I want to suggest a tool that you might find helpful. Have you ever thought of switching to email communication only?  My SO found it really helpful during his divorce.  Why email?

It keeps the conversations between you and stbx out of ear shot of the kids.
(My SO's daughter who was being alienated by her mother told her dad that he was always yelling at her mom? He was really? When did you hear this? We only communicate by email  Being cool (click to insert in post) uBPDmom, feelings = facts... .Dad facts=facts)

It creates documentation of your interactions that you could use in court.

It slows down your interactions so you can take time to think through your response or if you even need to respond at all. (My SO often received a lot of accusatory stuff directed at him, usually what a bad dad he was... .FOG. No need to respond). 

Only respond to emails or parts of emails about the kids and use BIFF  (Brief, Informative, Firm, Friendly) in other words Short and Sweet (or at least businesslike).
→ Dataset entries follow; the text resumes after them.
## src/rtl/fetch_pkg.sv

```systemverilog
// Shared constants and helpers for the instruction-fetch front end.
package fetch_pkg;

  localparam int unsigned PC_STEP    = 4;
  localparam int unsigned ALIGN_BITS = 2;
  localparam logic [ALIGN_BITS-1:0] ALIGN_MASK = {ALIGN_BITS{1'b1}};

  function automatic int unsigned cnt_w(input int unsigned depth);
    return $clog2(depth) + 1;
  endfunction

endpackage

```

## src/rtl/sync_fifo.sv

```systemverilog
// Single-clock FIFO with occupancy count and synchronous flush.
module sync_fifo
  import fetch_pkg::*;
#(
  parameter int WIDTH = 32,
  parameter int DEPTH = 4
) (
  input  logic                      clk,
  input  logic                      rst_n,
  input  logic                      flush,
  input  logic                      push,
  input  logic [WIDTH-1:0]          push_data,
  input  logic                      pop,
  output logic [WIDTH-1:0]          pop_data,
  output logic [cnt_w(DEPTH)-1:0]   count
);

  localparam int PW = $clog2(DEPTH);
  localparam int CW = cnt_w(DEPTH);

  logic [WIDTH-1:0] mem_r [DEPTH];
  logic [PW-1:0]    wr_ptr_r;
  logic [PW-1:0]    rd_ptr_r;
  logic [CW-1:0]    count_r;
  logic             push_en_s;
  logic             pop_en_s;

  assign push_en_s = push & (count_r != CW'(DEPTH));
  assign pop_en_s  = pop & (count_r != CW'(0));
  assign pop_data  = mem_r[rd_ptr_r];
  assign count     = count_r;

  // Storage, pointers and occupancy; flush drops contents but leaves stale data in place.
  always_ff @(posedge clk or negedge rst_n) begin
    if (!rst_n) begin
      for (int i = 0; i < DEPTH; i++) begin
        mem_r[i] <= {WIDTH{1'b0}};
      end
      wr_ptr_r <= {PW{1'b0}};
      rd_ptr_r <= {PW{1'b0}};
      count_r  <= {CW{1'b0}};
    end else if (flush) begin
      wr_ptr_r <= {PW{1'b0}};
      rd_ptr_r <= {PW{1'b0}};
      count_r  <= {CW{1'b0}};
    end else begin
      if (push_en_s) begin
        mem_r[wr_ptr_r] <= push_data;
        wr_ptr_r        <= wr_ptr_r + PW'(1);
      end
      if (pop_en_s) begin
        rd_ptr_r <= rd_ptr_r + PW'(1);
      end
      count_r <= count_r + CW'(push_en_s) - CW'(pop_en_s);
    end
  end

endmodule

```

## src/rtl/inst_fetch_unit.sv

```systemverilog
// Pipelined instruction fetch: credit-limited memory requests, in-order
// prefetch queue towards decode, redirect flush with stale-response discard.
module inst_fetch_unit
  import fetch_pkg::*;
#(
  parameter int                ADDR_W      = 32,
  parameter int                DATA_W      = 32,
  parameter int                QUEUE_DEPTH = 4,
  parameter logic [ADDR_W-1:0] RESET_PC    = {ADDR_W{1'b0}}
) (
  input  logic              clk,
  input  logic              cpu_rst_n,
  input  logic              cpu_en,
  input  logic              redirect,
  input  logic [ADDR_W-1:0] redirect_pc,
  output logic              imem_req,
  output logic [ADDR_W-1:0] imem_addr,
  input  logic              imem_gnt,
  input  logic              imem_rsp_valid,
  input  logic [DATA_W-1:0] imem_rsp_data,
  output logic              out_valid,
  output logic [DATA_W-1:0] out_inst,
  output logic [ADDR_W-1:0] out_pc,
  input  logic              out_ready
);

  localparam int CW = cnt_w(QUEUE_DEPTH);

  logic [ADDR_W-1:0]        fetch_pc_r;
  logic [ADDR_W-1:0]        fetch_pc_nxt_s;
  logic [CW-1:0]            discard_cnt_r;
  logic [CW-1:0]            discard_nxt_s;
  logic [CW-1:0]            outstanding_s;
  logic [CW-1:0]            q_count_s;
  logic [CW:0]              credit_sum_s;
  logic [ADDR_W-1:0]        pcf_head_s;
  logic [ADDR_W+DATA_W-1:0] q_head_s;
  logic                     redirect_s;
  logic                     grant_s;
  logic                     rsp_s;
  logic                     drop_s;
  logic                     keep_s;
  logic                     pop_s;

  // The in-flight PC FIFO occupancy is exactly the outstanding-request count.
  sync_fifo #(.WIDTH(ADDR_W), .DEPTH(QUEUE_DEPTH)) u_inflight_pc (
    .clk       (clk),
    .rst_n     (cpu_rst_n),
    .flush     (1'b0),
    .push      (grant_s),
    .push_data (fetch_pc_r),
    .pop       (rsp_s),
    .pop_data  (pcf_head_s),
    .count     (outstanding_s)
  );

  sync_fifo #(.WIDTH(ADDR_W + DATA_W), .DEPTH(QUEUE_DEPTH)) u_prefetch_q (
    .clk       (clk),
    .rst_n     (cpu_rst_n),
    .flush     (redirect_s),
    .push      (keep_s),
    .push_data ({pcf_head_s, imem_rsp_data}),
    .pop       (pop_s),
    .pop_data  (q_head_s),
    .count     (q_count_s)
  );

  assign redirect_s   = redirect & cpu_en;
  assign credit_sum_s = {1'b0, q_count_s} + {1'b0, outstanding_s} - {1'b0, discard_cnt_r};
  // After a redirect the in-flight FIFO can be full while credit looks free.
  assign imem_req     = cpu_rst_n & cpu_en & ~redirect
                        & (credit_sum_s < (CW+1)'(QUEUE_DEPTH))
                        & (outstanding_s != CW'(QUEUE_DEPTH));
  assign imem_addr    = fetch_pc_r;
  assign grant_s      = imem_req & imem_gnt;
  assign rsp_s        = imem_rsp_valid & (outstanding_s != CW'(0));
  assign drop_s       = rsp_s & (discard_cnt_r != CW'(0));
  assign keep_s       = rsp_s & (discard_cnt_r == CW'(0));
  assign out_valid    = cpu_en & (q_count_s != CW'(0));
  assign pop_s        = out_valid & out_ready;
  assign out_pc       = q_head_s[ADDR_W+DATA_W-1:DATA_W];
  assign out_inst     = q_head_s[DATA_W-1:0];

  // Next fetch address: redirect target (word aligned) or sequential step on grant.
  always_comb begin
    fetch_pc_nxt_s = fetch_pc_r;
    if (redirect_s) begin
      fetch_pc_nxt_s = redirect_pc & ~ADDR_W'(ALIGN_MASK);
    end else if (grant_s) begin
      fetch_pc_nxt_s = fetch_pc_r + ADDR_W'(PC_STEP);
    end else begin
      fetch_pc_nxt_s = fetch_pc_r;
    end
  end

  // Discard count: on redirect every request still in flight after this cycle's response goes stale.
  always_comb begin
    discard_nxt_s = discard_cnt_r;
    if (redirect_s) begin
      discard_nxt_s = outstanding_s - CW'(rsp_s);
    end else if (drop_s) begin
      discard_nxt_s = discard_cnt_r - CW'(1);
    end else begin
      discard_nxt_s = discard_cnt_r;
    end
  end

  // Fetch PC and discard counter registers.
  always_ff @(posedge clk or negedge cpu_rst_n) begin
    if (!cpu_rst_n) begin
      fetch_pc_r    <= RESET_PC;
      discard_cnt_r <= {CW{1'b0}};
    end else begin
      fetch_pc_r    <= fetch_pc_nxt_s;
      discard_cnt_r <= discard_nxt_s;
    end
  end

endmodule
```

## config.mk

```make
export PLATFORM = sky130hd
export DESIGN_NAME = inst_fetch_unit
export DESIGN_NICKNAME = d
export VERILOG_FILES = /design/src/rtl/fetch_pkg.sv /design/src/rtl/sync_fifo.sv /design/src/rtl/inst_fetch_unit.sv
export SDC_FILE = /design/constraint.sdc
export NUM_CORES = 1
export LEC_CHECK = 0
export ABC_AREA = 1
export BUFFER_PORTS_ARGS = -buffer_cell sky130_fd_sc_hd__clkbuf_2
export CAP_MARGIN = 20
export CORE_MARGIN = 2
export CORE_UTILIZATION = 40
export CTS_BUF_LIST = sky130_fd_sc_hd__clkbuf_16
export CTS_CLUSTER_SIZE = 24
export DETAILED_ROUTE_END_ITERATION = 10
export GPL_TIMING_DRIVEN = 0
export PLACE_DENSITY = 0.6
export SETUP_SLACK_MARGIN = 0.3
export SYNTH_ARGS = -nofsm -noshare
export SYNTH_HDL_FRONTEND = slang
export SYNTH_SLANG_ARGS = --single-unit
```

## constraint.sdc

```tcl
create_clock -name clk -period 4.8 [get_ports clk]
set_clock_uncertainty 0.15 [all_clocks]
set_input_delay 0.48 -clock clk [delete_from_list [all_inputs] [get_ports clk]]
set_output_delay 0.48 -clock clk [all_outputs]
set_load 0.05 [all_outputs]
```

-- Word level (Yosys, flattened, before mapping)
Index checks and enable logic that the tools add are counted.
- bits in registers: 433
- input port bits: 71
- output and inout bits: 98
- add/sub/neg operators: 13
- magnitude comparators: 7
- equal/unequal tests: 2
- mux-type cells: 21
- bitwise gates (word level): 21
- reductions and logical operators: 11
- operators by type and width (operator ; number):
    $bwmux W256 ; 1
    $mux W64 ; 3
    $mux W32 ; 5
    $bmux W64 S2 ; 1
    $bwmux W128 ; 1
    $demux W64 S2 ; 1
    $bmux W32 S2 ; 1
    $demux W32 S2 ; 1
    $add A32 B3 Y32 const B ; 1
    $and A1 B1 Y1 ; 15
    $ge A3 B3 Y1 const B ; 4
    $not A2 Y3 ; 4
    $mux W3 ; 3
    $reduce_bool A3 Y1 ; 3
    $sub A3 B1 Y3 ; 3
    $add A2 B1 Y2 const B ; 4
    $mux W2 ; 4
    $reduce_bool A2 Y1 ; 4
    $add A3 B1 Y3 ; 2
    $lt A3 B1 Y1 const B ; 2
    $ne A3 B3 Y1 const B ; 2
    $add A3 B3 Y4 ; 1
    $lt A4 B3 Y1 const B ; 1
    $sub A4 B3 Y4 ; 1
    5 further kinds ; 7

-- Longest topological paths before layout
Gate-level depths: netlist of run 1.
- word-level depth: 9
- mapped depth: 16
- gate-level depth less buffers: 15

-- Cells and area by module
A second synthesis of run 1 with hierarchy kept.
- cell total of the unflattened synthesis: 2829
- area total of the unflattened synthesis: 22226.3 um^2
- by module, submodules not included (module ; instances ; cells an instance ; area each (um^2)):
    sync_fifo (u_prefetch_q) ; 1 ; 1552 ; 12761.0
    sync_fifo (u_inflight_pc) ; 1 ; 804 ; 6590.1
    inst_fetch_unit ; 1 ; 473 ; 2875.3

-- Worst setup path before layout of run 1
OpenSTA, ideal clock, no wires.
- kind: reg-to-reg
- start: reg u_inflight_pc.count_r[2] (netlist: u_inflight_pc.count[2])
- end: reg u_inflight_pc.count_r[2] (netlist: u_inflight_pc.count[2])
- data arrival time: 2.724 ns
- data required time: 4.521 ns
- setup slack: 1.797 ns
- stages on the path, launching flop included: 13
- path buffers: 1
- path through: dfrtp_1 > fa_1 > ha_1 > a21oi_1 > nand2_1 > nand2_1 > nand2_1 > nand3_1 > buf_2 > inv_1 > ha_1 > fa_1 > xor2_1
- cells in the longest elaborated chain, start to end: 9
- elaborated cells on any way between the ends: 13
- RTL lines (element ; line ; source):
    start: declaration ; sync_fifo.sv:24 ; logic [CW-1:0] count_r;
    start signal: assignment ; sync_fifo.sv:41 ; count_r <= {CW{1'b0}};
    start signal: assignment ; sync_fifo.sv:45 ; count_r <= {CW{1'b0}};
    start signal: assignment ; sync_fifo.sv:54 ; count_r <= count_r + CW'(push_en_s) - CW'(pop_en_s);
    $add A3 B3 Y4 ; inst_fetch_unit.sv:69 ; assign credit_sum_s = {1'b0, q_count_s} + {1'b0, outstanding_s} - {1'b0, discard_cnt_r};
    $sub A4 B3 Y4 ; inst_fetch_unit.sv:69 ;
    $lt A4 B3 Y1 ; inst_fetch_unit.sv:72 ; & (credit_sum_s < (CW+1)'(QUEUE_DEPTH))
    $and A1 B1 Y1 ; inst_fetch_unit.sv:72 ;
    $and A1 B1 Y1 ; inst_fetch_unit.sv:73 ; & (outstanding_s != CW'(QUEUE_DEPTH));
    $and A1 B1 Y1 ; inst_fetch_unit.sv:75 ; assign grant_s = imem_req & imem_gnt;
    $and A1 B1 Y1 * ; sync_fifo.sv:28 ; assign push_en_s = push & (count_r != CW'(DEPTH));
    via u_inflight_pc.push_en_s ; sync_fifo.sv:25 ; logic push_en_s;
    $add A3 B1 Y3 * ; sync_fifo.sv:54 ;
    $sub A3 B1 Y3 * ; sync_fifo.sv:54 ;
The timed path passes the listed nets; every way through them passes the cells marked *.
A chain may end at the register's enable or synchronous reset.

-- Worst setup path in the final report of run 1
- start: reg u_prefetch_q.rd_ptr_r[0]
- end: out out_pc[22]
- cells in the longest elaborated chain, start to end: 4
- RTL lines (element ; line ; source):
    start: declaration ; sync_fifo.sv:23 ; logic [PW-1:0] rd_ptr_r;
    start signal: assignment ; sync_fifo.sv:40 ; rd_ptr_r <= {PW{1'b0}};
    start signal: assignment ; sync_fifo.sv:44 ; rd_ptr_r <= {PW{1'b0}};
    start signal: assignment ; sync_fifo.sv:52 ; rd_ptr_r <= rd_ptr_r + PW'(1);
    $not A2 Y3 (not written as such) ; sync_fifo.sv:30 ; assign pop_data = mem_r[rd_ptr_r];
    $bmux W64 S2 ; sync_fifo.sv:30 ;
    $mux W64 (not written as such) (2 in a row) ; sync_fifo.sv:30 ;
    end: declaration ; inst_fetch_unit.sv:23 ; output logic [ADDR_W-1:0] out_pc,
Every way passes these cells. The select of a mux whose other input is x is not followed.

==> results.md, run 1 <==
- Final Wtd Congestion: 0.8961
- Pint: 8.473 mW
- Post-synthesis sequential area ratio: 50.02%
- Synth area leaders: dfrtp_1 (50%), nand2_1 (18%), o21ai_0 (8.5%), o21ai_1 (5.3%), nor2_1 (4.6%)
- Data arrival, critical path: 3500 ps
- Total grt overflow: 0
- PnR worst setup slack: 669.1 ps
- Clock latency on the worst-skew pair: 600 ps
- Design Power: 16.26 mW
- Mean post-synth cell area: 7.647 um2
- CTS root buffer: clkbuf_16
- Clock network power share: 23.2%
- Setup bufs post-CTS: 0
- Max Clk Rate: 242.1 MHz
- Layout cells sized above 1: 10.68%
- Std cell rows: 83
- Antenna Nets Post-Route: 0
- Status: complete, no violations
- Critical Path Start Type: flip-flop
- RSZ-0062 raised after global routing: no
- Area fraction of the dominant cell type after synthesis: 50.02%
- Netlist cell types: 35
- Total GRT Usage: 24.39%
- Remaining routing DRC violations: 0
- Largest net degree at the start of global routing: 108
- Total clock buffers created by CTS: 48
- MaxCap Viol Count: 0
- CP Class: flip-flop to primary output
- Hpwl dp: 46280 um
- Max Slew Vio Count: 0
- First-pass GRT wire length: 104000 um
- Die H: 231.8 um
- Initial antenna violation count: 0
- Most used DFF post-synth: dfrtp_1
- Num Clock Sinks: 415
- Post-DR vias/cell: 5.277
- Critical path fanouts, max: 10
- DRT iter0 DRCs: 1657
- Final wirelength: 65700 um
- Sequential Power Share: 30.3%
- Clk pin slew, worst setup/hold paths: 60 ps
- Combinational Power Share: 46.5%
- Die W: 231.8 um
- Static leakage: 12.90 nW
- HP Class: input pin to flip-flop
- PwrDens: 663.4 mW/mm2
- Post-synth EDFFs: 0
- Port buffer count: 162
- Count leader, synth: nand2_1
- Fin. Hold Viols: 0
- Net Sw Frac: 47.89%
- Area Overhead vs Synth: 18.05%
- Cell count after synthesis: 2715
- Vias: 19440
- Crit path time final: 4131 ps
- Worst slew margin: 47.89%
- Least-Margin Pin Slew: 781.6 ps
- Synth Cell Area: 0.02076 mm2
- Antenna cells: 0
- H-Tree Depth: 2
- Setup-failing EPs final: 0
- Vias in the first global route: 19110
- Worst vdd ir: 0.4222 mV
- Synth cell count leaders: nand2_1 (971), dfrtp_1 (415), o21ai_0 (351)
- Synthesis warning total: 0
- Async SR Flop Fraction: 100.0%
- WL per Instance: 17.83 um
- CORE AREA: 0.05130 mm2
- Critical path required time: 4170 ps
- FF+latch count, synth: 415
- CTS tree: yes
- Switching power: 7.787 mW
- Die ar.: 0.05375 mm2
- Ports: 169
- Setup WS pre-CTS: 440.2 ps
- Initial cell density of the core: 40.47%
- CP Capture Type: primary output
- Fin nets: 3063
- TritonRoute pass-1 iters: 5
- Synth area leader: dfrtp_1
- CTS Buffer Depth: 3
- Final critical-path share of the clock period: 86.06%
==> what timing repair did <==
item | 4_1_cts | 5_1_grt
endpoints found under the setup margin | 0 | 2
hold buffers | 33 | 0
endpoints found under the hold margin | 177 | 0
gates resized for setup | 0 | 0
==> logic make-up after synthesis <==
| group | Yosys count | synth area share, % |
|---|---|---|
| simple gates | 1300 | 24.22 |
| compound gates | 674 | 16.93 |
| xor+xnor | 13 | 0.5484 |
| flops | 415 | 50.02 |
| fa+ha+maj | 24 | 1.591 |
| other cells | 1 | 0.01806 |
| buf+inv | 288 | 6.677 |
==> placed cells by master (no fill, tap or decap), drive strengths merged <==
| cell | n |
|---|---|
| a21oi | 2 |
| a31oi | 4 |
| a32oi | 1 |
| buf | 80 |
| bufinv | 7 |
| clkbuf | 355 |
| clkinv | 27 |
| clkinvlp | 1 |
| conb | 4 |
| dfrtp | 415 |
| dlygate4sd3 | 33 |
| fa | 4 |
| ha | 20 |
| inv | 72 |
| nand2 | 972 |
| nand3 | 59 |
| nand3b | 2 |
| nand4 | 2 |
| nor2 | 258 |
| nor3 | 3 |
| o211ai | 2 |
| o21ai | 571 |
| o21bai | 2 |
| o22ai | 92 |
| or2 | 3 |
| or3 | 1 |
| xnor2 | 4 |
| xor2 | 9 |
==> routing by layer <==
metal | track usage [%] | vias up | share of wire (%)
met4 | 7.792 | 0 | 2.7
met2 | 39.91 | 668 | 46
li1 | - | 9341 | -
met1 | 33.13 | 9311 | 45
met3 | 3.856 | 124 | 6.3
met5 | 0 | - | 0
==> power by group through the flow <==
stage               combinational [mW]  clock [mW]  sequential (mW)
floorplan                         4.90           0             5.21
global placement                  7.41           0             4.94
detailed placement                7.52           0             4.97
CTS                               7.56        3.84             4.91
global route                      8.25        3.97             5.03
finish                            7.57        3.77             4.92
==> state kept, by name, indices dropped and copies added (netlist names) <==
register                count
discard_cnt_r               3
imem_addr                  30
u_inflight_pc.count         3
u_inflight_pc.mem_r       120
u_inflight_pc.rd_ptr_r      2
u_inflight_pc.wr_ptr_r      2
u_prefetch_q.count          3
u_prefetch_q.mem_r        248
u_prefetch_q.rd_ptr_r       2
u_prefetch_q.wr_ptr_r       2
==> critical path, cell delays in order, from the launching register on <==
cell,delay [ps]
dfrtp_1,350
clkbuf_1,280
clkinv_1,330
clkbuf_1,640
clkbuf_1,520
nor2_1,90
o22ai_1,330
clkbuf_2,340
==> through the flow <==
| stage | std cells | utilization [%] | cell area, um2 | hold WS [ps] | TNS [ps] |
|---|---|---|---|---|---|
| after global placement | 3560 | 43.73 | 22440 | 302.8 | -3446750 |
| after detailed placement | 3564 | 43.96 | 22550 | 235.5 | 0 |
| after global routing | 3685 | 47.78 | 24510 | 32.54 | 0 |
| final | 3685 | 47.78 | 24510 | 26.21 | 0 |
| after floorplan | 2718 | - | 20770 | 34.41 | 0 |
| after CTS | 3684 | 47.73 | 24490 | 4.591 | 0 |
==> path summary, 6_finish.rpt <==
check                                    startpoint                      end  slack [ps]  depth (start not counted)
max                        u_prefetch_q.rd_ptr_r[0]               out_pc[22]         670                          7
min                                 redirect_pc[15]            imem_addr[15]          30                          5
min reg2reg                 u_prefetch_q.mem_r[178]  u_prefetch_q.mem_r[178]         320                          2
max in group asynchronous                 cpu_rst_n   u_inflight_pc.mem_r[7]        2610                          5
max reg2reg                  u_inflight_pc.count[2]   u_inflight_pc.count[2]        1140                         12
min in group asynchronous                 cpu_rst_n    u_prefetch_q.mem_r[6]         170                          2
==> final cells by class <==
class	count	area [um2]
Clock inverter	38	375.4
Buffer	219	1127
Multi-Input combinational cell	2015	9002
Timing Repair Buffer	200	1285
Clock buffer	49	1226
Inverter	69	259.0
Sequential cell	415	10390
Fill cell	5130	26790
Tap cell	680	850.8
Power figures use the tool's default switching activity.
==> inputs of run 2 (changes only) <==
--- a/config.mk
+++ b/config.mk
@@ -8,13 +8,15 @@
 export ABC_AREA = 1
 export BUFFER_PORTS_ARGS = -buffer_cell sky130_fd_sc_hd__clkbuf_2
 export CAP_MARGIN = 20
+export CELL_PAD_IN_SITES_DETAIL_PLACEMENT = 0
+export CELL_PAD_IN_SITES_GLOBAL_PLACEMENT = 1
 export CORE_MARGIN = 2
 export CORE_UTILIZATION = 40
 export CTS_BUF_LIST = sky130_fd_sc_hd__clkbuf_16
 export CTS_CLUSTER_SIZE = 24
 export DETAILED_ROUTE_END_ITERATION = 10
 export GPL_TIMING_DRIVEN = 0
-export PLACE_DENSITY = 0.6
+export PLACE_DENSITY = 0.76
 export SETUP_SLACK_MARGIN = 0.3
 export SYNTH_ARGS = -nofsm -noshare
 export SYNTH_HDL_FRONTEND = slang
==> constraint.sdc (replaced) <==
create_clock -name clk -period 4.8 [get_ports clk]
set_clock_uncertainty 0.15 [all_clocks]
set_input_delay 1.44 -clock clk [delete_from_list [all_inputs] [get_ports clk]]
set_output_delay 1.44 -clock clk [all_outputs]
set_load 0.05 [all_outputs]
==> run 2 against run 1 <==
Maximum frequency decreased by 7.0%. Hold slack improved by 290 ps. Count of clock-buffer cells in the layout decreased by 1. Total power decreased by 1.9%. Setup slack got worse by 310 ps. Sequential power about the same. Register-to-register slack improved by 30 ps. Final cell count decreased by 1.0%. Core utilization decreased by 0.94 points. Die area unchanged. Non-clock buffer count decreased by 34. Largest power group unchanged.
Ignore anything about you and him... .your only relationship is in terms of your children.

Taking your time to respond also gives your stbx time to deal with his own emotions which are often just in the moment.  One member here talked about waiting at least 24 hours to respond to emails.

I also wanted to point out the triangulation that was going on in the conversation you had with the stbx.

stbx - victim
son - persecutor
you - rescuer

I know all of this is hard to see when you are "in it" but can you see the FOG (Fear, Obligation, Guilt) that was being used?  You weren't supporting him FOG. You not supporting him was false/invalid, you know it, and don't need to defend it.  We often say don't validate the invalid. By defending yourself you validated his invalid belief.

Karpman triangle

The Karpman Triangle, described by Stephen Karpman is a very useful tool for understanding "stuck" relationship dynamics. The roles are Persecutor, Victim, and Rescuer. We may start in one position, but as another (or others) shift around the triangle, so do we.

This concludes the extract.